Speech

Remarks by Ambassador Samantha Power at the Jan Karski Educational Foundation Reception

| Nov. 19, 2013

Thank you David, very, very, very much. I mean, even to appear in the same encyclopedia as Jan Karski, never mind the same chapter, paragraph, sentence, is incredibly humbling. And if I can live up to one fraction of the person that you described, it would be a tribute to, again, both my parents here today. So I‘m very, very honored by this. Karski is a great hero and has been a great hero of mine for a very long time.

Madam Consul-General, also, thank you so much. Wanda, you did an unbelievable job with some Karski karma of your own—“if you build it, they will come.”

Look! They’re all here! Ambassador Sarkowitz—yes, hello, nice to see you—and friends, past and future. David, again, I’m staggered by your introduction and I want to look at your possessions--so, keep them close. I’m again, just tremendously humbled by this honor.

I will say if you hadn’t invited me to this reception, I would probably have crashed it just to explore the premises and to engage with all of you, particularly around the creation of this educational foundation that bears the name of Jan Karski.

When we look back at Professor Karski’s life—especially, David, in the terms that you’ve described, in the very accurate terms that you’ve described it—it is, I think, tempting to believe that he was part of some almost separate species of the intellectual, moral and physical courage. But that actually diminishes, I think, what he offers each of us. Karski was in fact very human.

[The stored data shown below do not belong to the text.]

===== src/rtl/rv_mem_arb_if.sv =====
// Bus bundle for rv_mem_arb: two requesters (core, external) and one memory port.
// slave modport: the arbiter's view (requests and memory read data in; acks and memory controls out).
// master modport: the requesters' and memory's view, with the same directions reversed.
interface rv_mem_arb_if #(
  parameter int ADDR_W = 32,
  parameter int DATA_W = 32
);
  // Core requester
  logic              c_req;
  logic              c_we;
  logic [ADDR_W-1:0] c_addr;
  logic [DATA_W-1:0] c_wdata;
  logic              c_ack;
  // External (loader/debug) requester
  logic              e_req;
  logic              e_we;
  logic [ADDR_W-1:0] e_addr;
  logic [DATA_W-1:0] e_wdata;
  logic              e_ack;
  // Read data returned to whichever requester is acknowledged
  logic [DATA_W-1:0] rdata;
  // Memory port
  logic              m_en;
  logic              m_we;
  logic [ADDR_W-1:0] m_addr;
  logic [DATA_W-1:0] m_wdata;
  logic [DATA_W-1:0] m_rdata;
  // Status
  logic              busy;
  logic              gnt_ext;

  modport slave (
    input  c_req, c_we, c_addr, c_wdata,
    input  e_req, e_we, e_addr, e_wdata,
    input  m_rdata,
    output c_ack, e_ack, rdata,
    output m_en, m_we, m_addr, m_wdata,
    output busy, gnt_ext
  );

  modport master (
    output c_req, c_we, c_addr, c_wdata,
    output e_req, e_we, e_addr, e_wdata,
    output m_rdata,
    input  c_ack, e_ack, rdata,
    input  m_en, m_we, m_addr, m_wdata,
    input  busy, gnt_ext
  );
endinterface
==> config.mk <==
export PLATFORM = sky130hd
export DESIGN_NAME = irq_ctrl
export DESIGN_NICKNAME = d
export VERILOG_FILES = /design/src/rtl/irq_ctrl.sv
export SDC_FILE = /design/constraint.sdc
export NUM_CORES = 1
export LEC_CHECK = 0
export BUFFER_PORTS_ARGS = -buffer_cell sky130_fd_sc_hd__buf_2
export CORE_UTILIZATION = 48
export CTS_CLUSTER_SIZE = 14
export DETAILED_ROUTE_END_ITERATION = 6
export PLACE_DENSITY = 0.93
export SYNTH_ARGS = -nofsm -noshare
export SYNTH_HDL_FRONTEND = slang
export SYNTH_SLANG_ARGS = --single-unit
==> constraint.sdc <==
create_clock -name clk -period 3.7 [get_ports clk]
set_input_delay 1.11 -clock clk [delete_from_list [all_inputs] [get_ports clk]]
set_output_delay 1.11 -clock clk [all_outputs]
set_load 0.02 [all_outputs]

By his own testimony—and this is part of the humility of course—he loved to have fun. He surrounded himself, as a young man, with fast horses and many friends. Aside from this prodigious memory that he had and those language skills, he seemed, at an early stage, unexceptional. He had moderate ambitions and quite a romantic view of life.

Like many in his generation, he was surprised by the war and horrified. As a Catholic, he could have survived the occupation, perhaps, by keeping his head down. But he was genuinely shocked by Nazi brutality and so infuriated by the aggression against his beloved Poland that he felt a duty to resist.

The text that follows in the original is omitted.